====== Information provided ======

Source: an optimization exercise on an open RTL-to-GDS flow (aim: small area, a short achievable clock period and few clock cycles). Production flows keep margins and buffers that such runs may drop.
Only simulation tests tie the RTL to the original design; equivalence was not proved.

### flow/config.mk
export PLATFORM = sky130hd
export DESIGN_NAME = ledger_dot4
export DESIGN_NICKNAME = ledger_dot4
export VERILOG_FILES = /design/flow/design.v
export SDC_FILE = /design/flow/constraint.sdc
export NUM_CORES = 4
export LEC_CHECK = 0
export CAP_MARGIN = 35
export CORE_MARGIN = 2
export CORE_UTILIZATION = 25
export GPL_ROUTABILITY_DRIVEN = 1
export PLACE_DENSITY = 0.32
export SLEW_MARGIN = 35
### flow/run.sh
#!/bin/bash
# synth_recipe.tcl (not shown) runs the flow's synth.tcl, then flattens the netlist and writes it again
# the make line also repeats each setting of config.mk as NAME=value (left out here)
make -C /OpenROAD-flow-scripts/flow DESIGN_CONFIG=/design/flow/config.mk WORK_HOME=/design/flow/orfs CLKGATE_MAP_FILE= SYNTH_SCRIPT=/design/flow/synth_recipe.tcl finish
### flow/design.v
module ledger_dec (
    input  wire [2:0]        fmt,
    input  wire [7:0]        x,
    output reg               sign,
    output reg  [3:0]        man,
    output reg  signed [5:0] exp,
    output reg               nan,
    output reg               inf
);
    always @(*) begin
        sign = 1'b0;
        man  = 4'd0;
        exp  = 6'sd0;
        nan  = 1'b0;
        inf  = 1'b0;
        case (fmt)
            3'd0: begin  
                sign = x[7];
                man  = (x[6:3] == 4'd0) ? {1'b0, x[2:0]} : {1'b1, x[2:0]};
                exp  = ((x[6:3] == 4'd0) ? 6'sd1 : $signed({2'b00, x[6:3]})) - 6'sd10;
                nan  = (x[6:0] == 7'h7F);
            end
            3'd1: begin  
                sign = x[7];
                man  = (x[6:2] == 5'd0) ? {2'b00, x[1:0]} : {2'b01, x[1:0]};
                exp  = ((x[6:2] == 5'd0) ? 6'sd1 : $signed({1'b0, x[6:2]})) - 6'sd17;
                nan  = (x[6:2] == 5'd31) && (x[1:0] != 2'd0);
                inf  = (x[6:2] == 5'd31) && (x[1:0] == 2'd0);
            end
            3'd2: begin  
                sign = x[5];
                man  = (x[4:2] == 3'd0) ? {2'b00, x[1:0]} : {2'b01, x[1:0]};
                exp  = ((x[4:2] == 3'd0) ? 6'sd1 : $signed({3'b000, x[4:2]})) - 6'sd5;
            end
            3'd3: begin  
                sign = x[5];
                man  = (x[4:3] == 2'd0) ? {1'b0, x[2:0]} : {1'b1, x[2:0]};
                exp  = ((x[4:3] == 2'd0) ? 6'sd1 : $signed({4'b0000, x[4:3]})) - 6'sd4;
            end
            default: begin  
                sign = x[3];
                man  = (x[2:1] == 2'd0) ? {3'b000, x[0]} : {3'b001, x[0]};
                exp  = ((x[2:1] == 2'd0) ? 6'sd1 : $signed({4'b0000, x[2:1]})) - 6'sd2;
            end
        endcase
    end
endmodule
module ledger_prod (
    input  wire [2:0]         fmt_a,
    input  wire [2:0]         fmt_b,
    input  wire [7:0]         a,
    input  wire [7:0]         b,
    input  wire [7:0]         scale_a,
    input  wire [7:0]         scale_b,
    input  wire signed [9:0]  eref,
    output reg  [127:0]       word,
    output reg                spread,
    output reg                ovf
);
    localparam [127:0] W_NAN  = {1'b1, 127'd0};
    localparam [127:0] W_NSAT = {1'b1, 126'd0, 1'b1};
    localparam [127:0] W_PSAT = {1'b0, {127{1'b1}}};
    wire              sgn_a, sgn_b, nan_a, nan_b, inf_a, inf_b;
    wire [3:0]        man_a, man_b;
    wire signed [5:0] exp_a, exp_b;
    ledger_dec dec_a (.fmt(fmt_a), .x(a), .sign(sgn_a), .man(man_a), .exp(exp_a), .nan(nan_a), .inf(inf_a));
    ledger_dec dec_b (.fmt(fmt_b), .x(b), .sign(sgn_b), .man(man_b), .exp(exp_b), .nan(nan_b), .inf(inf_b));
    wire       psign = sgn_a ^ sgn_b;
    wire [7:0] pman  = man_a * man_b;
    wire signed [11:0] shift = $signed({{6{exp_a[5]}}, exp_a}) + $signed({{6{exp_b[5]}}, exp_b})
                             + $signed({4'b0000, scale_a}) + $signed({4'b0000, scale_b})
                             - $signed({{2{eref[9]}}, eref}) - 12'sd158;
    wire [7:0]   sh8   = shift[7:0] + 8'd8;
    wire [142:0] placed = {135'd0, pman} << sh8;
    reg [126:0] mag;
    always @(*) begin
        word   = 128'd0;
        spread = 1'b0;
        ovf    = 1'b0;
        mag    = 127'd0;
        if (nan_a || nan_b || scale_a == 8'hFF || scale_b == 8'hFF) begin
            word = W_NAN;
        end else if (inf_a || inf_b) begin
            if ((!inf_a && man_a == 4'd0) || (!inf_b && man_b == 4'd0))
                word = W_NAN;
            else
                word = psign ? W_NSAT : W_PSAT;
        end else if (pman != 8'd0) begin
            if (shift > 12'sd127) begin
                ovf = 1'b1;
            end else if (shift < -12'sd8) begin
                spread = 1'b1;
            end else begin
                ovf    = (placed[142:135] != 8'd0);
                spread = (placed[7:0] != 8'd0);
                mag    = placed[134:8];
            end
            if (ovf)
                word = psign ? W_NSAT : W_PSAT;
            else
                word = psign ? -{1'b0, mag} : {1'b0, mag};
        end
    end
endmodule
module ledger_add (
    input  wire [127:0] a,
    input  wire [127:0] b,
    output reg  [127:0] sum,
    output reg          ovf
);
    localparam [127:0] W_NAN  = {1'b1, 127'd0};
    localparam [127:0] W_NSAT = {1'b1, 126'd0, 1'b1};
    localparam [127:0] W_PSAT = {1'b0, {127{1'b1}}};
    wire a_nan = (a == W_NAN);
    wire b_nan = (b == W_NAN);
    wire a_sat = (a == W_NSAT) || (a == W_PSAT);
    wire b_sat = (b == W_NSAT) || (b == W_PSAT);
    wire signed [128:0] full = $signed({a[127], a}) + $signed({b[127], b});
    always @(*) begin
        ovf = 1'b0;
        if (a_nan || b_nan) begin
            sum = W_NAN;
        end else if (a_sat && b_sat) begin
            sum = (a == b) ? a : W_NAN;
        end else if (a_sat) begin
            sum = a;
        end else if (b_sat) begin
            sum = b;
        end else if (full > $signed({2'b00, {126{1'b1}}, 1'b0})) begin
            sum = W_PSAT;
            ovf = 1'b1;
        end else if (full < -$signed({2'b00, {126{1'b1}}, 1'b0})) begin
            sum = W_NSAT;
            ovf = 1'b1;
        end else begin
            sum = full[127:0];
        end
    end
endmodule
module ledger_dot4 (
    input  wire         clk,
    input  wire         rst,
    input  wire         in_valid,
    output wire         in_ready,
    input  wire         in_first,
    input  wire         in_last,
    input  wire [2:0]   in_fmt_a,
    input  wire [2:0]   in_fmt_b,
    input  wire [9:0]   in_eref,
    input  wire [7:0]   in_scale_a,
    input  wire [7:0]   in_scale_b,
    input  wire [31:0]  in_a,
    input  wire [31:0]  in_b,
    output reg          out_valid,
    output reg  [127:0] out_word,
    output reg          out_spread,
    output reg          out_ovf
);
    reg [127:0] acc;
    reg         acc_spread;
    reg         acc_ovf;
    reg [9:0]   eref_q;
    assign in_ready = 1'b1;
    wire [9:0] eref = in_first ? in_eref : eref_q;
    wire [127:0] p0, p1, p2, p3;
    wire [3:0]   p_spread, p_ovf;
    ledger_prod prod0 (.fmt_a(in_fmt_a), .fmt_b(in_fmt_b), .a(in_a[7:0]),   .b(in_b[7:0]),
                       .scale_a(in_scale_a), .scale_b(in_scale_b), .eref(eref),
                       .word(p0), .spread(p_spread[0]), .ovf(p_ovf[0]));
    ledger_prod prod1 (.fmt_a(in_fmt_a), .fmt_b(in_fmt_b), .a(in_a[15:8]),  .b(in_b[15:8]),
                       .scale_a(in_scale_a), .scale_b(in_scale_b), .eref(eref),
                       .word(p1), .spread(p_spread[1]), .ovf(p_ovf[1]));
    ledger_prod prod2 (.fmt_a(in_fmt_a), .fmt_b(in_fmt_b), .a(in_a[23:16]), .b(in_b[23:16]),
                       .scale_a(in_scale_a), .scale_b(in_scale_b), .eref(eref),
                       .word(p2), .spread(p_spread[2]), .ovf(p_ovf[2]));
    ledger_prod prod3 (.fmt_a(in_fmt_a), .fmt_b(in_fmt_b), .a(in_a[31:24]), .b(in_b[31:24]),
                       .scale_a(in_scale_a), .scale_b(in_scale_b), .eref(eref),
                       .word(p3), .spread(p_spread[3]), .ovf(p_ovf[3]));
    wire [127:0] s01, s23, tree, total;
    wire         o01, o23, otree, ototal;
    ledger_add add01  (.a(p0),  .b(p1),  .sum(s01),  .ovf(o01));
    ledger_add add23  (.a(p2),  .b(p3),  .sum(s23),  .ovf(o23));
    ledger_add addt   (.a(s01), .b(s23), .sum(tree), .ovf(otree));
    ledger_add addacc (.a(in_first ? 128'd0 : acc), .b(tree), .sum(total), .ovf(ototal));
    wire spread_new = (|p_spread) | (in_first ? 1'b0 : acc_spread);
    wire ovf_new    = (|p_ovf) | o01 | o23 | otree | ototal | (in_first ? 1'b0 : acc_ovf);
    always @(posedge clk) begin
        if (rst) begin
            out_valid <= 1'b0;
        end else begin
            out_valid <= in_valid && in_last;
            if (in_valid) begin
                acc        <= total;
                acc_spread <= spread_new;
                acc_ovf    <= ovf_new;
                if (in_first)
                    eref_q <= in_eref;
                if (in_last) begin
                    out_word   <= total;
                    out_spread <= spread_new;
                    out_ovf    <= ovf_new;
                end
            end
        end
    end
endmodule
### flow/constraint.sdc
create_clock -name core_clock -period 50.0 [get_ports {clk}]
set_input_delay 10.0000 -clock core_clock [delete_from_list [all_inputs] [get_ports {clk}]]
set_output_delay 10.0000 -clock core_clock [all_outputs]
set_load 0.01 [all_outputs]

======

— Your objective —
Only one stretch is wanted, so please give again exactly the lines from the start of the data through the line containing "export DESIGN_NAME = ledger_dot4", both ends included.

— Expected output —
Source: an optimization exercise on an open RTL-to-GDS flow (aim: small area, a short achievable clock period and few clock cycles). Production flows keep margins and buffers that such runs may drop.
Only simulation tests tie the RTL to the original design; equivalence was not proved.

### flow/config.mk
export PLATFORM = sky130hd
export DESIGN_NAME = ledger_dot4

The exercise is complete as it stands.